A native of the state, he was county district attorney and member of the Oregon State Senate from eastern Oregon and a veteran of World War I. A Republican, he was elected to the United States Senate and served from 1927 to 1938. Twice a candidate for the Republican nomination to the Presidency, he delivered the keynote address during the 1936 Republican National Convention.

Early life
Born in Oregon on a farm near Jefferson in Marion County, Steiwer's parents were John F. and Ada (née May) Steiwer. He received his education in the local public schools, and entered Oregon State Agricultural College (now Oregon State University) at Corvallis at age 15 in 1898 and graduated four years later with a Bachelor of Science degree in mechanical engineering. Steiwer then attended the University of Oregon in Eugene where he earned a Bachelor of Arts degree in 1906 before attending the school's law school, then located in Portland.

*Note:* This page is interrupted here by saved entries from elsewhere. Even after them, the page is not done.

What follows belongs to an exercise in optimizing a design on an open flow for small area, a short achievable clock period and few clock cycles per item; a production flow would make more cautious choices. Where RTL was checked, it was by simulation tests only, not by an equivalence proof against the original.

==> module cz_xstep, before the edit <==
module cz_xstep (
    input  [30:0] d,
    input         ident,
    input         zero,        
    output [11:0] idx,
    output [23:0] op_a,
    output [7:0]  k
);
    wire [7:0]  e8 = d[30:23];
    wire [23:0] m  = {|e8, d[22:0]};
    reg [4:0] lz;
    integer n;
    always @* begin
        lz = 5'd0;
        for (n = 0; n < 24; n = n + 1)
            if (m[n]) lz = 5'd23 - n[4:0];
    end
    wire [23:0] mn = m << lz;
    wire [7:0]  eb = (e8 == 8'd0) ? 8'd1 : e8;
    wire [35:0] p;
    cz_rca #(.N(36)) u_p (.a({mn, 12'd0}), .b(~{12'd0, mn}), .ci(1'b1), .s(p), .co());
    wire        h    = p[35];
    wire [23:0] xraw = h ? p[35:12] : p[34:11];
    wire        rb   = h ? p[11] : p[10];
    wire        st   = h ? (|p[10:0]) : (|p[9:0]);
    wire        up   = rb & (st | xraw[0]);
    wire [24:0] xs;
    cz_rca #(.N(24)) u_xs (.a(xraw), .b(24'd0), .ci(up), .s(xs[23:0]), .co(xs[24]));
    wire        cy   = xs[24];
    wire [23:0] xm   = cy ? 24'h800000 : xs[23:0];
    wire [8:0]  gp;
    cz_rca #(.N(9)) u_gp (.a({1'b0, eb}), .b({7'd0, h & cy, h ^ cy}), .ci(1'b0), .s(gp), .co());
    wire [9:0]  g;
    cz_rca #(.N(10)) u_g (.a({1'b0, gp}), .b(~{5'd0, lz}), .ci(1'b1), .s(g), .co());
    wire [9:0]  shw;                         
    cz_rca #(.N(10)) u_sh (.a(g), .b(~10'd116), .ci(1'b1), .s(shw), .co());
    wire        xge1 = !shw[9];
    wire [3:0]  sh   = xge1 ? shw[3:0] : 4'd0;
    wire [34:0] xf   = {11'd0, xm} << sh;
    wire [7:0]  kt;                          
    cz_rca #(.N(8)) u_kt (.a(8'd116), .b(~g[7:0]), .ci(1'b1), .s(kt), .co());
    assign idx  = xge1 ? xf[34:23] : 12'd0;
    assign op_a = zero ? 24'd0 : ident ? m : (xge1 ? {1'b0, xf[22:0]} : xm);
    assign k    = ident ? {1'b0, ~eb[6:0]} : (xge1 ? 8'd0 : kt);
endmodule
==> module cz_ostep, before the edit <==
module cz_ostep (
    input  [44:0] q,
    input  [7:0]  ue,
    input         tiny,
    input  [3:0]  wc,      
    input  [4:0]  tau5,    
    output [31:0] yf,
    output [15:0] code
);
    reg [5:0] lzc;
    integer n;
    always @* begin
        lzc = 6'd45;
        for (n = 0; n < 45; n = n + 1)
            if (q[n]) lzc = 6'd44 - n[5:0];
    end
    wire [7:0]  el;                        
    wire        le;                        
    cz_rca #(.N(8)) u_el (.a(ue), .b(~{2'b00, lzc}), .ci(1'b1), .s(el), .co(le));
    wire [5:0]  sh  = le ? lzc : ue[5:0];
    wire [44:0] z   = q << sh;
    wire [7:0]  ex  = z[44] ? (el + 8'd1) : 8'd0;
    assign yf = {1'b0, ex, z[43:21]};
    wire [43:0] yq = q[44:1];
    wire [4:0]  w  = {wc[3], !wc[3], wc[2:0]};    
    wire [59:0] ys = {8'd0, yq, 8'd0} << wc;
    wire [59:0] am;
    cz_rca #(.N(60)) u_am (.a(ys), .b(~{16'd0, yq}), .ci(1'b1), .s(am), .co());
    wire [36:0] ap = am[59:23];            
    wire [21:0] s1;
    cz_rca #(.N(21)) u_s1 (.a(ap[36:16]), .b({5'd0, ap[15:0]}), .ci(1'b0), .s(s1[20:0]), .co(s1[21]));
    wire        c2;
    wire [15:0] s2_unused;
    cz_rca #(.N(16)) u_s2 (.a(s1[15:0]), .b({10'd0, s1[21:16]}), .ci(1'b1), .s(s2_unused), .co(c2));
    wire [6:0]  t3s;
    wire        t3c;
    cz_rca #(.N(6)) u_t3 (.a(s1[21:16]), .b({1'b0, tau5}), .ci(c2), .s(t3s[5:0]), .co(t3c));
    wire [20:0] t3 = {14'd0, t3c, t3s[5:0]};
    wire [20:0] sm;
    wire        smc;
    cz_rca #(.N(21)) u_sm (.a(ap[36:16]), .b(t3), .ci(1'b0), .s(sm), .co(smc));
    wire [16:0] craw = {smc, sm[20:5]};
    wire [16:0] top  = ~({17{1'b1}} << w);
    wire        ovf  = |(craw & ~top);
    assign code = tiny ? 16'd0 : (ovf ? top[15:0] : craw[15:0]);
endmodule
==> flow/config.mk <==
export PLATFORM = sky130hd
export DESIGN_NAME = cz_quant
export DESIGN_NICKNAME = cz_quant
export VERILOG_FILES = /design/flow/design.v
export SDC_FILE = /design/flow/constraint.sdc
export NUM_CORES = 4
export LEC_CHECK = 0
export ABC_AREA = 1
export CAP_MARGIN = 20
export CORE_MARGIN = 2
export CORE_UTILIZATION = 60
export SLEW_MARGIN = 20
==> flow/constraint.sdc <==
create_clock -name core_clock -period 140.0 [get_ports {clk}]
set_input_delay 28.0000 -clock core_clock [delete_from_list [all_inputs] [get_ports {clk}]]
set_output_delay 28.0000 -clock core_clock [all_outputs]
set_load 0.01 [all_outputs]
standard.sh (not shown) runs the stock make flow with config.mk's settings and CLKGATE_MAP_FILE= SYNTH_SCRIPT=/design/flow/synth_recipe.tcl, a recipe that flattens the netlist after the stock synthesis.
==> flow/flow/run.sh <==
#!/bin/bash
# The standard layout (standard.sh), with one change: ABC maps the
# synthesised logic with area-oriented mapping (map -a, flow/abc_area.script)
# instead of ORFS's default abc_area.script. Registers, their names and cell
# types are the standard synthesis's, since ABC sees only combinational logic.
set -euo pipefail
rm -rf scripts_area
cp -r "$FLOW_HOME/scripts" scripts_area
cp flow/abc_area.script scripts_area/abc_area.script
bash standard.sh finish SCRIPTS_DIR="$PWD/scripts_area" > layout.log 2>&1
==> flow/flow/abc_area.script <==
strash
dch
map -a
topo
stime -c
buffer -c
upsize -c
dnsize -c
Testbench counts at the start, summed over its fixed seeds: cycles 16,040, items 16,000.
Then changed:
--- a/flow/design.v
+++ b/flow/design.v
@@ -631,12 +631,14 @@
     wire [9:0]  shw;                         
     cz_rca #(.N(10)) u_sh (.a(g), .b(~10'd116), .ci(1'b1), .s(shw), .co());
     wire        xge1 = !shw[9];
-    wire [3:0]  sh   = xge1 ? shw[3:0] : 4'd0;
-    wire [34:0] xf   = {11'd0, xm} << sh;
+    wire        xg   = xge1 && !ident;
+    wire [23:0] xsrc = zero ? 24'd0 : ident ? m : xm;
+    wire [3:0]  sh   = xg ? shw[3:0] : 4'd0;
+    wire [34:0] xf   = {11'd0, xsrc} << sh;
     wire [7:0]  kt;                          
     cz_rca #(.N(8)) u_kt (.a(8'd116), .b(~g[7:0]), .ci(1'b1), .s(kt), .co());
-    assign idx  = xge1 ? xf[34:23] : 12'd0;
-    assign op_a = zero ? 24'd0 : ident ? m : (xge1 ? {1'b0, xf[22:0]} : xm);
+    assign idx  = xg ? xf[34:23] : 12'd0;
+    assign op_a = {xf[23] && !xg, xf[22:0]};
     assign k    = ident ? {1'b0, ~eb[6:0]} : (xge1 ? 8'd0 : kt);
 endmodule
 module cz_mstep (
@@ -724,7 +726,6 @@
     wire [7:0]  ex  = z[44] ? (el + 8'd1) : 8'd0;
     assign yf = {1'b0, ex, z[43:21]};
     wire [43:0] yq = q[44:1];
-    wire [4:0]  w  = {wc[3], !wc[3], wc[2:0]};    
     wire [59:0] ys = {8'd0, yq, 8'd0} << wc;
     wire [59:0] am;
     cz_rca #(.N(60)) u_am (.a(ys), .b(~{16'd0, yq}), .ci(1'b1), .s(am), .co());
@@ -739,12 +740,8 @@
     cz_rca #(.N(6)) u_t3 (.a(s1[21:16]), .b({1'b0, tau5}), .ci(c2), .s(t3s[5:0]), .co(t3c));
     wire [20:0] t3 = {14'd0, t3c, t3s[5:0]};
     wire [20:0] sm;
-    wire        smc;
-    cz_rca #(.N(21)) u_sm (.a(ap[36:16]), .b(t3), .ci(1'b0), .s(sm), .co(smc));
-    wire [16:0] craw = {smc, sm[20:5]};
-    wire [16:0] top  = ~({17{1'b1}} << w);
-    wire        ovf  = |(craw & ~top);
-    assign code = tiny ? 16'd0 : (ovf ? top[15:0] : craw[15:0]);
+    cz_rca #(.N(21)) u_sm (.a(ap[36:16]), .b(t3), .ci(1'b0), .s(sm), .co());
+    assign code = tiny ? 16'd0 : sm[20:5];
 endmodule
 module cz_quant (
     input             clk,
The changed run ran to the end with no violations.
Global-route usage shrinks by 0.97 points.
Design area shrinks by 0.44%.
Cell count shrinks by about 1.2%.
Clock skew shrinks by 0.018 ns.
Clock-buffer cell count grows by 3.
Sequential share of layout area barely changes.
Synthesized cell count shrinks by about 1.3%.
Setup slack got worse by 0.087 ns.
Synthesized area shrinks by about 0.75%.
Wire length shrinks by 3.4%.
Only the layout flow was run in the second run of this note; the RTL was not checked for function there.

## afterwards: timing with drivers on the ports
The results above use ideal ports. As a check the final layouts listed here were re-extracted and re-timed, cells and wires unchanged. Step 1 (the two cells are an assumption about what drives the block):
set clk [get_ports {clk}]
set_driving_cell -lib_cell sky130_fd_sc_hd__clkbuf_16 $clk
set_driving_cell -lib_cell sky130_fd_sc_hd__buf_2 [delete_from_list [all_inputs] $clk]
Step 2 times the ports against the registers' clock, not the clock port: input delays grow and output delays shrink by t, the midpoint of the rising clock arrivals with the driver on. a / b / c = no drivers / after step 1 / after step 2; a / b = the first two.
run	shift t [ns]	slack for setup (ns)	worst setup path at the end	latest minus earliest clock arrival (ns)	cell pins on the clock port's net
the first run	0.638	110.468 / 110.398 / 110.560	input to register	0.060 / 0.060	1
the second run	0.645	110.381 / 110.314 / 110.407	input to register	0.043 / 0.043	1
After both steps every run listed still meets setup and hold.
What follows belongs to an exercise in optimizing a design on an open flow for small area and a short achievable clock period; a production flow would make more cautious choices. In this exercise RTL edits were held to simulation tests only and were not proved equivalent to the original. No activity file was given, so power comes from the tool's default toggle rates.

$ cat flow/design.v
module wfq_admit (
    input  wire        clk,
    input  wire        rst,           
    input  wire        join_valid,
    input  wire [2:0]  join_flow,
    input  wire [6:0]  join_cells,
    input  wire [7:0]  join_weight,
    input  wire [2:0]  adm_limit,
    output reg  [2:0]  adm_count,
    output reg  [11:0] adm_flow,
    output reg  [47:0] vtime,
    output wire [7:0]  full
);
    localparam NF    = 8;
    localparam DEPTH = 4;
    localparam NADM  = 4;
    reg [47:0] finish [0:NF-1];
    reg [1:0]  rd_ptr [0:NF-1];
    reg [2:0]  cnt    [0:NF-1];
    reg [47:0] tagq   [0:NF*DEPTH-1];
    genvar g;
    generate
        for (g = 0; g < NF; g = g + 1) begin : g_full
            assign full[g] = (cnt[g] == DEPTH);
        end
    endgenerate
    function later;
        input [47:0] x;
        input [47:0] y;
        reg   [47:0] d;
        begin
            d = x - y;
            later = (d != 48'd0) && !d[47];
        end
    endfunction
    wire        join_acc = join_valid && !full[join_flow];
    wire [7:0]  weight   = (join_flow == 3'd7)    ? 8'd16 :
                           (join_weight == 8'd0)  ? 8'd1  : join_weight;
    wire [22:0] incr     = {join_cells, 16'd0} / weight;
    wire [47:0] fin_old  = finish[join_flow];
    wire [47:0] start    = later(fin_old, vtime) ? fin_old : vtime;
    wire [47:0] new_tag  = start + {25'd0, incr};
    wire [1:0]  wr_slot  = rd_ptr[join_flow] + cnt[join_flow][1:0];
    reg [2:0]  used [0:NF-1];
    reg [47:0] v_next;
    reg [2:0]  n_adm;
    reg [11:0] flows_next;
    reg        stop;
    reg        found;
    reg [2:0]  best;
    reg [47:0] best_tag;
    reg [47:0] head;
    reg [1:0]  slot;
    integer    k, f;
    always @* begin
        for (f = 0; f < NF; f = f + 1)
            used[f] = 3'd0;
        v_next     = vtime;
        n_adm      = 3'd0;
        flows_next = 12'd0;
        stop       = 1'b0;
        for (k = 0; k < NADM; k = k + 1) begin
            found    = 1'b0;
            best     = 3'd0;
            best_tag = 48'd0;
            for (f = 0; f < NF; f = f + 1) begin
                slot = rd_ptr[f] + used[f][1:0];
                head = tagq[f*DEPTH + slot];
                if (used[f] < cnt[f] && (!found || later(best_tag, head))) begin
                    found    = 1'b1;
                    best     = f[2:0];
                    best_tag = head;
                end
            end
            if (!stop && found && k < adm_limit) begin
                used[best]          = used[best] + 3'd1;
                v_next              = best_tag;
                flows_next[k*3 +: 3] = best;
                n_adm               = n_adm + 3'd1;
            end else begin
                stop = 1'b1;
            end
        end
    end
    integer i;
    always @(posedge clk) begin
        if (rst) begin
            vtime     <= 48'd0;
            adm_count <= 3'd0;
            adm_flow  <= 12'd0;
            for (i = 0; i < NF; i = i + 1) begin
                finish[i] <= 48'd0;
                rd_ptr[i] <= 2'd0;
                cnt[i]    <= 3'd0;
            end
        end else begin
            vtime     <= v_next;
            adm_count <= n_adm;
            adm_flow  <= flows_next;
            for (i = 0; i < NF; i = i + 1) begin
                rd_ptr[i] <= rd_ptr[i] + used[i][1:0];
                cnt[i]    <= cnt[i] - used[i]
                             + {2'd0, join_acc && (join_flow == i[2:0])};
            end
            if (join_acc)
                finish[join_flow] <= new_tag;
        end
    end
    always @(posedge clk) begin
        if (!rst && join_acc)
            tagq[{join_flow, wr_slot}] <= new_tag;
    end
endmodule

In 1908, he was admitted to the Oregon State Bar and began practicing law for the Portland firm Snow & McCamant, where he had already been employed. In March 1909, he left the firm and moved to eastern Oregon where he formed a partnership with G. W. Phelps in Pendleton. A member of the Masons and a farmer, he also joined the Phi Delta Phi legal fraternity.

Political career
Steiwer started his career in public office in 1909 as the deputy district attorney for Umatilla County, serving until 1910. In 1912, he was elected as the district attorney for the county and served until 1916. That year he was elected to the state senate as a Republican representing Umatilla County and District 20. Steiwer only served during the 1917 legislative session, resigning to enlist in the U.S. Army during the First World War. He served from 1917 to 1919 in the Sixty-fifth Field Artillery with rank of first lieutenant.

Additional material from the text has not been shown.